Monday, July 18, 2005

Fairy tales can come true, it can happen to....me?

Things worked out! (As far as I know) Jenny & I are going to be rockin' out at the Molson Amphitheatre to the White Stripes on September 16th, as close as we can shoulder our way to the front! Jack & Meg, Meg & Jack, Jenny & Andrew, Andrew & Jenny. Jenny has red pants that I want her to wear. I don't know what I'll wear yet. I have a red-white-and-black wrist band that I can throw on, but I'd get arrested if I just wore that. I'm right now contriving ways that I can sneak backstage, but all of them involve thievery or broken windows. I'll have to think harder.



I went to see "Charlie & the Chocolate Factory" last night with Jenny and Simac. It was great! Johnny Depp is so stinkin' talented, not to mention Freddie Highmore. I'm really impressed with this kid. He's only 13 and he's out-acting his grown-up co-stars! I hope he doesn't pull a Drew Barrymore and enter rehab at 15, then pose nude for Playboy and marry Tom Green. But I digress. The Oompaloompa's were amazingly funny, all of whom were played by Deep Roy, in such permutations as the Oompaloompa Therapist, the Oompaloompa Chieftan, the Oompaloompa rock band, and the Oompaloompa narrator who wears a turtleneck sweater under his little blazer! Mrs. Beauregarde played by Missi Pyle is one hard-lookin' woman, but perfectly cast. When Willy Wonka explains that chocolate releases endorphins which gives one the feeling of being in love and she sends him a look and says "Really?" I nearly died. I wanted to kill Mike Teavee the entire time, but it was really funny watching Willy Wonka yell "MUMBLER! I can't understand a word you're saying!" at the little bastard. If I ever have a kid like that, he'll get a smack or two. I can't decide if I like this one better than the original. They're like apples and oranges, and to quote Stephen King, "They're both deeelicious, but in different ways."

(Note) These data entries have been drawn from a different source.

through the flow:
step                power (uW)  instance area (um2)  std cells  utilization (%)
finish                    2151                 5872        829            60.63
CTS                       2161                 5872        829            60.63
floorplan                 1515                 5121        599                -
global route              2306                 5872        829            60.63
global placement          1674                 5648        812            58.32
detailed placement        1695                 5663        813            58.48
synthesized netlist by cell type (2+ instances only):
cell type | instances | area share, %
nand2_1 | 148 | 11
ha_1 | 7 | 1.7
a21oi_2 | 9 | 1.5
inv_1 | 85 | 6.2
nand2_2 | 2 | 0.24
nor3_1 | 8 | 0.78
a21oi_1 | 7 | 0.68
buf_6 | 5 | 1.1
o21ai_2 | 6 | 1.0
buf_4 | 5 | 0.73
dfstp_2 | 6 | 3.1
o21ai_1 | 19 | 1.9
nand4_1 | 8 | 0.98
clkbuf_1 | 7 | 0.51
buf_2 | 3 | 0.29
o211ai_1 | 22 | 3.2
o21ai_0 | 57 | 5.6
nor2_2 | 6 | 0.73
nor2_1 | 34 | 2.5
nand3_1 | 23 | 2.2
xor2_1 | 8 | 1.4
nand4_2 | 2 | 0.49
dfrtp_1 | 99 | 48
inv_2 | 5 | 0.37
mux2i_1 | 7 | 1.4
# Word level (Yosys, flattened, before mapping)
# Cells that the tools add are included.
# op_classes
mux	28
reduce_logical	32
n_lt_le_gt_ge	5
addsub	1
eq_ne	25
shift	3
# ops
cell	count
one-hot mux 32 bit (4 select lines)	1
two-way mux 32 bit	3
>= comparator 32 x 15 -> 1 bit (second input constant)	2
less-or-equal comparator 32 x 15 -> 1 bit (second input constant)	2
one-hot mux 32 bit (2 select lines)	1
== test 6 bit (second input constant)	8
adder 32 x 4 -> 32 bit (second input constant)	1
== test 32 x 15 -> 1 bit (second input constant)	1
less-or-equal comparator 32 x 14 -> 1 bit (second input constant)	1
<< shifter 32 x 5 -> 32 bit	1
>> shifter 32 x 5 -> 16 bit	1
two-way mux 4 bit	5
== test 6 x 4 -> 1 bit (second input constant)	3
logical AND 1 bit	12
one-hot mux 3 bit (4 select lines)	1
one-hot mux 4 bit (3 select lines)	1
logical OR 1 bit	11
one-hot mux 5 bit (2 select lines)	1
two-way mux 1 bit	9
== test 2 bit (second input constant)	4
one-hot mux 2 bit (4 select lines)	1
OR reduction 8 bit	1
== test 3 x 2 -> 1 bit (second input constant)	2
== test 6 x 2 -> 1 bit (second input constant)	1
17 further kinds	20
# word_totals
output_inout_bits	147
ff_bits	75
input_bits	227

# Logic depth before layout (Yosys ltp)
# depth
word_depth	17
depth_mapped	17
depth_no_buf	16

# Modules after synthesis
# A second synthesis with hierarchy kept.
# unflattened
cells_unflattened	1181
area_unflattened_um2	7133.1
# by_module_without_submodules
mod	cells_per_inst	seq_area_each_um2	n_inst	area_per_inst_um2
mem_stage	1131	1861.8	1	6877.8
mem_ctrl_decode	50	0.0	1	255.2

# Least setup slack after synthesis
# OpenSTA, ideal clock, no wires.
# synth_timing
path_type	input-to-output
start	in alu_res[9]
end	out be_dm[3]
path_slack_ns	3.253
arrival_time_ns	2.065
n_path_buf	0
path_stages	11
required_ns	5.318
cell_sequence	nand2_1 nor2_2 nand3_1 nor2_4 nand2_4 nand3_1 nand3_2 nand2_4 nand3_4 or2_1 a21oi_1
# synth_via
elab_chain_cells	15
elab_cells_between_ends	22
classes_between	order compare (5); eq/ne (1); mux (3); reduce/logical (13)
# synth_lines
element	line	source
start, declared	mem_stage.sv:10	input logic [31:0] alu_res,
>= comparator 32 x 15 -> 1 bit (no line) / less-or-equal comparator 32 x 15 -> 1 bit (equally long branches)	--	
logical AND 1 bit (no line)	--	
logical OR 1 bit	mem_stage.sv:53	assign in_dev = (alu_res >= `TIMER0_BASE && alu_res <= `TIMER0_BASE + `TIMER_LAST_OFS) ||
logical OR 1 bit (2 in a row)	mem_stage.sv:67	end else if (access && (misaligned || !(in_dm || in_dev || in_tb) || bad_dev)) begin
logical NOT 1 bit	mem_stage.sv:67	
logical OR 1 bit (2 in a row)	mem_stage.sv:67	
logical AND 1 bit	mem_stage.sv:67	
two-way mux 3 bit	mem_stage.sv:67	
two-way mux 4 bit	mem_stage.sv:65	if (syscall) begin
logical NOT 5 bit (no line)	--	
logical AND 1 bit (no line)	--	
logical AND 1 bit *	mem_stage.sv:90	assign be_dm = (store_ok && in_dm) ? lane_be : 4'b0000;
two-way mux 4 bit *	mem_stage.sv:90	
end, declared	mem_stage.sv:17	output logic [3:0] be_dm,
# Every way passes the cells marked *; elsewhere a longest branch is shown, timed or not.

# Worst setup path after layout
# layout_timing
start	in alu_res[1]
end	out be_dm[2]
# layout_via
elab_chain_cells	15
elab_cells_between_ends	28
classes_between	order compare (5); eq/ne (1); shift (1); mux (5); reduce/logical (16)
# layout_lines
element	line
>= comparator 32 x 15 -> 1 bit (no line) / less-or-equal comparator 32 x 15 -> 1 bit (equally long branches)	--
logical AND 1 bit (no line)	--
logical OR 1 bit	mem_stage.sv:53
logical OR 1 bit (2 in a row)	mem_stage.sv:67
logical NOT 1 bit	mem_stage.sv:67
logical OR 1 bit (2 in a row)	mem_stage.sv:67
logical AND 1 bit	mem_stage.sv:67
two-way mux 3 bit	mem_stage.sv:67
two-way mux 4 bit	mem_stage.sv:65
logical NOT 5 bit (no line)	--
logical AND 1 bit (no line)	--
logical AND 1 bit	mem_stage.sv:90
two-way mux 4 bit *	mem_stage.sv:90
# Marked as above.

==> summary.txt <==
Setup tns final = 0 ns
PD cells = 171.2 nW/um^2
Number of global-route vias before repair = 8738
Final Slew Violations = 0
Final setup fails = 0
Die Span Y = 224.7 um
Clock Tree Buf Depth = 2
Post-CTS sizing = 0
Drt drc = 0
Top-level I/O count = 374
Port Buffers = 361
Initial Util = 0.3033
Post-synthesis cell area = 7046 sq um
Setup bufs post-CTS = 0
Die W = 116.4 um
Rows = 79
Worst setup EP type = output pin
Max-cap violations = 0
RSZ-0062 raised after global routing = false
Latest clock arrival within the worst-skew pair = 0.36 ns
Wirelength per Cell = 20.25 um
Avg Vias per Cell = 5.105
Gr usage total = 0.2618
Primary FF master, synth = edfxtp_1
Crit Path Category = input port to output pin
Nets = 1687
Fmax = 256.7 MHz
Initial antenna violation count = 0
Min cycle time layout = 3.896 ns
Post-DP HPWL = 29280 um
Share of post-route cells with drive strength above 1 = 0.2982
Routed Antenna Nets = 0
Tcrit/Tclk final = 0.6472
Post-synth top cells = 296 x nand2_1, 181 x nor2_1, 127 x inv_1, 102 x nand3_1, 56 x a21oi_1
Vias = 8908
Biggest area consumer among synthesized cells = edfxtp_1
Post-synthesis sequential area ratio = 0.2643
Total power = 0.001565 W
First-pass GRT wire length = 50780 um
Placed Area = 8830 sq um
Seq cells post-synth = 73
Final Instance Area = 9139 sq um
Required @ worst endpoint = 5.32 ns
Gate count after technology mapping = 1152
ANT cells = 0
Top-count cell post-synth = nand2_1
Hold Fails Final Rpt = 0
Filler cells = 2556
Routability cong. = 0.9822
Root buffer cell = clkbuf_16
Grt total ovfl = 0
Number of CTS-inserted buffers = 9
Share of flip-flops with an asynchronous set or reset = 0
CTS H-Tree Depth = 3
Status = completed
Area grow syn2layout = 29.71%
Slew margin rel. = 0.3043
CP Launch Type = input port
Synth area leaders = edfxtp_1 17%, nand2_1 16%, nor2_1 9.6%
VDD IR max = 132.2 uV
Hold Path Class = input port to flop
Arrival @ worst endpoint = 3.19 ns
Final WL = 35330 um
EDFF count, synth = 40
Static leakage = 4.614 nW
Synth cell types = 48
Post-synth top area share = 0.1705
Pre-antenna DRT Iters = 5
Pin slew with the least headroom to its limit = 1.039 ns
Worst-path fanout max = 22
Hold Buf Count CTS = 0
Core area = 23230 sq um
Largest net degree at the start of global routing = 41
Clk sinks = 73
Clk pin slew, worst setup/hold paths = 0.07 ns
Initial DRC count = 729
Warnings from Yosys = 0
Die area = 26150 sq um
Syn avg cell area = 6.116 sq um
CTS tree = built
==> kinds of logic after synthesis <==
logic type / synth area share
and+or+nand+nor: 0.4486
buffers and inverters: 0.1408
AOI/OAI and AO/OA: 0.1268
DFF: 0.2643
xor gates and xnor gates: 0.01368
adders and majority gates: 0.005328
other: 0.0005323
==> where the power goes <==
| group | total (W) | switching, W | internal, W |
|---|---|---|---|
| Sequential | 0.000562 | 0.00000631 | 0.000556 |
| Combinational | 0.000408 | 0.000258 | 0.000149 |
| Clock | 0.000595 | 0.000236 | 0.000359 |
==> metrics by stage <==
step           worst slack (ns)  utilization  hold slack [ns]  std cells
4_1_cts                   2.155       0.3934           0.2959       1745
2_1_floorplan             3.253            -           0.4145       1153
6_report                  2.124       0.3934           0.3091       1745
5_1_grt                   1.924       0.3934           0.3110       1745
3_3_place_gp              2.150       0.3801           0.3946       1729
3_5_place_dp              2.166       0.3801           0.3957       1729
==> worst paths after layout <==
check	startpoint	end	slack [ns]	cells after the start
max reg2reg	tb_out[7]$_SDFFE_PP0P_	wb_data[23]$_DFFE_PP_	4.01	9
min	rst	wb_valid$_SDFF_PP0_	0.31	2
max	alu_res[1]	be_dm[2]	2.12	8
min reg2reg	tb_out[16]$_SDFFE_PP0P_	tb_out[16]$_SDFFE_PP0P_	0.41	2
[src/source/fpu_pkg.sv]
package fpu_pkg;

  // Major opcodes of the F extension
  localparam logic [6:0] OPC_FLOAD  = 7'b0000111;
  localparam logic [6:0] OPC_FSTORE = 7'b0100111;
  localparam logic [6:0] OPC_FP     = 7'b1010011;
  localparam logic [6:0] OPC_FMADD  = 7'b1000011;
  localparam logic [6:0] OPC_FMSUB  = 7'b1000111;
  localparam logic [6:0] OPC_FNMSUB = 7'b1001011;
  localparam logic [6:0] OPC_FNMADD = 7'b1001111;

  // Group codes in funct7[6:2] with fmt in funct7[1:0]
  localparam logic [4:0] F7_FADD     = 5'b00000;
  localparam logic [4:0] F7_FSUB     = 5'b00001;
  localparam logic [4:0] F7_FMUL     = 5'b00010;
  localparam logic [4:0] F7_FDIV     = 5'b00011;
  localparam logic [4:0] F7_FSQRT    = 5'b01011;
  localparam logic [4:0] F7_FSGNJ    = 5'b00100;
  localparam logic [4:0] F7_FMINMAX  = 5'b00101;
  localparam logic [4:0] F7_FCMP     = 5'b10100;
  localparam logic [4:0] F7_FMV_F2I  = 5'b11100;
  localparam logic [4:0] F7_FMV_I2F  = 5'b11110;
  localparam logic [4:0] F7_FCVT_F2I = 5'b11000;
  localparam logic [4:0] F7_FCVT_I2F = 5'b11010;

  localparam logic [2:0] FUNCT3_W = 3'b010;

  typedef union packed {
    struct packed {
      logic [6:0] funct7;
      logic [4:0] rs2;
      logic [4:0] rs1;
      logic [2:0] funct3;
      logic [4:0] rd;
      logic [6:0] opcode;
    } r;
    struct packed {
      logic [4:0] rs3;
      logic [1:0] fmt;
      logic [4:0] rs2;
      logic [4:0] rs1;
      logic [2:0] rm;
      logic [4:0] rd;
      logic [6:0] opcode;
    } r4;
  } fp_instr_u;

  typedef struct packed {
    logic sgnj;
    logic sgnjn;
    logic sgnjx;
    logic min;
    logic max;
    logic feq;
    logic flt;
    logic fle;
    logic fclass;
    logic fmv_f2i;
    logic fmv_i2f;
  } fp_op_s;

  typedef struct packed {
    fp_instr_u   instr;
    logic [31:0] int_data;  // Source of fmv.w.x
  } fp_req_s;

  typedef struct packed {
    fp_op_s      op;
    logic [4:0]  rd;
    logic [4:0]  rs1;
    logic [4:0]  rs2;
    logic [4:0]  rs3;
    logic        frden1;
    logic        frden2;
    logic        frden3;
    logic        fwren;  // FP register file target
    logic        wren;   // Integer target
    logic        legal;
    logic        supported;
    logic [31:0] int_data;
  } fp_ctrl_s;

  typedef struct packed {
    logic [31:0] rdata1;
    logic [31:0] rdata2;
    logic [31:0] rdata3;
  } fp_rdata_s;

  typedef struct packed {
    logic        valid;
    logic [4:0]  rd;
    logic [31:0] data;
    logic        to_fp;
    logic        to_int;
    logic        illegal;
    logic        unsupported;
  } fp_result_s;

endpackage
**config.mk**
```make
export PLATFORM = sky130hd
export DESIGN_NAME = window_shift
export DESIGN_NICKNAME = d
export VERILOG_FILES = /design/src/logic/conv_pkg.sv /design/src/logic/window_shift.sv
export VERILOG_INCLUDE_DIRS = /design/src /design/src/include
export SDC_FILE = /design/constraint.sdc
export NUM_CORES = 1
export LEC_CHECK = 0
export ABC_CLOCK_PERIOD_IN_PS = 1760
export BUFFER_PORTS_ARGS = -buffer_cell sky130_fd_sc_hd__clkbuf_2
export CAP_MARGIN = 20
export CORE_UTILIZATION = 58
export DETAILED_ROUTE_END_ITERATION = 7
export PLACE_DENSITY = 0.85
export SYNTH_ARGS = -nofsm -noshare
export SYNTH_HDL_FRONTEND = slang
export SYNTH_SLANG_ARGS = --single-unit
```
**constraint.sdc**
```tcl
create_clock -name clk -period 1.76 [get_ports clk]
set_clock_uncertainty 0.15 [all_clocks]
set_input_delay 0.088 -clock clk [delete_from_list [all_inputs] [get_ports clk]]
set_output_delay 0.088 -clock clk [all_outputs]
set_load 0.05 [all_outputs]
```
`config.mk`:
```
export PLATFORM = sky130hd
export DESIGN_NAME = conv_mac
export DESIGN_NICKNAME = d
export VERILOG_FILES = /design/src/logic/conv_pkg.sv /design/src/logic/conv_mac.sv
export VERILOG_INCLUDE_DIRS = /design/src /design/src/include
export SDC_FILE = /design/constraint.sdc
export NUM_CORES = 2
export LEC_CHECK = 0
export BUFFER_PORTS_ARGS = -buffer_cell sky130_fd_sc_hd__buf_2
export CORE_ASPECT_RATIO = 0.9
export CORE_MARGIN = 3
export CORE_UTILIZATION = 31
export DETAILED_ROUTE_END_ITERATION = 8
export SETUP_SLACK_MARGIN = 0.02
export SYNTH_ARGS = -nofsm -noshare
export SYNTH_HDL_FRONTEND = slang
export SYNTH_SLANG_ARGS = --single-unit
```
`constraint.sdc`:
```
create_clock -name clk -period 10.9 [get_ports clk]
set_clock_uncertainty 0.15 [all_clocks]
set_input_delay 2.18 -clock clk [delete_from_list [all_inputs] [get_ports clk]]
set_output_delay 2.18 -clock clk [all_outputs]
set_load 0.01 [all_outputs]
```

On the topics of movies, everyone and their dog should see "A Very Long Engagement" by Jean-Pierre Jeunet, and starring the imcomparable Audrey Tautou. It's the story of a girl whose fiance goes missing after he is sentenced to death for self mutilation at the Somme during WW1. He is thrown over the trench into No Man's Land with four other men who were found guilty of the same crime. But if he were dead, she would know. It's probably the best war film I've ever seen (though I don't watch many) in that it perfectly captures the futility and fear not just of those on the front lines, but of those waiting at home, and it's a really beautiful love story. Matilde (Audrey Tautou) makes little gambles with herself throughout the movie, such as "If the train enters a tunnel or the ticket taker comes before I count to seven, Manech is alive." When Manech departs for the army, Matilde, despite her crippling polio races across her family's farm, repeating "If I make it to the bend before the car, he will come back alive." She makes it to the bend and waits. Just as she is about to turn back, she hears a car approaching. It is the car! But when it approaches, she sees that there is a different person inside. It's not the car after all, and it's the most heartbreaking thing I've ever seen on film. Jean-Pierre Jeunet, having already written and directed "Amelie" rocks my world.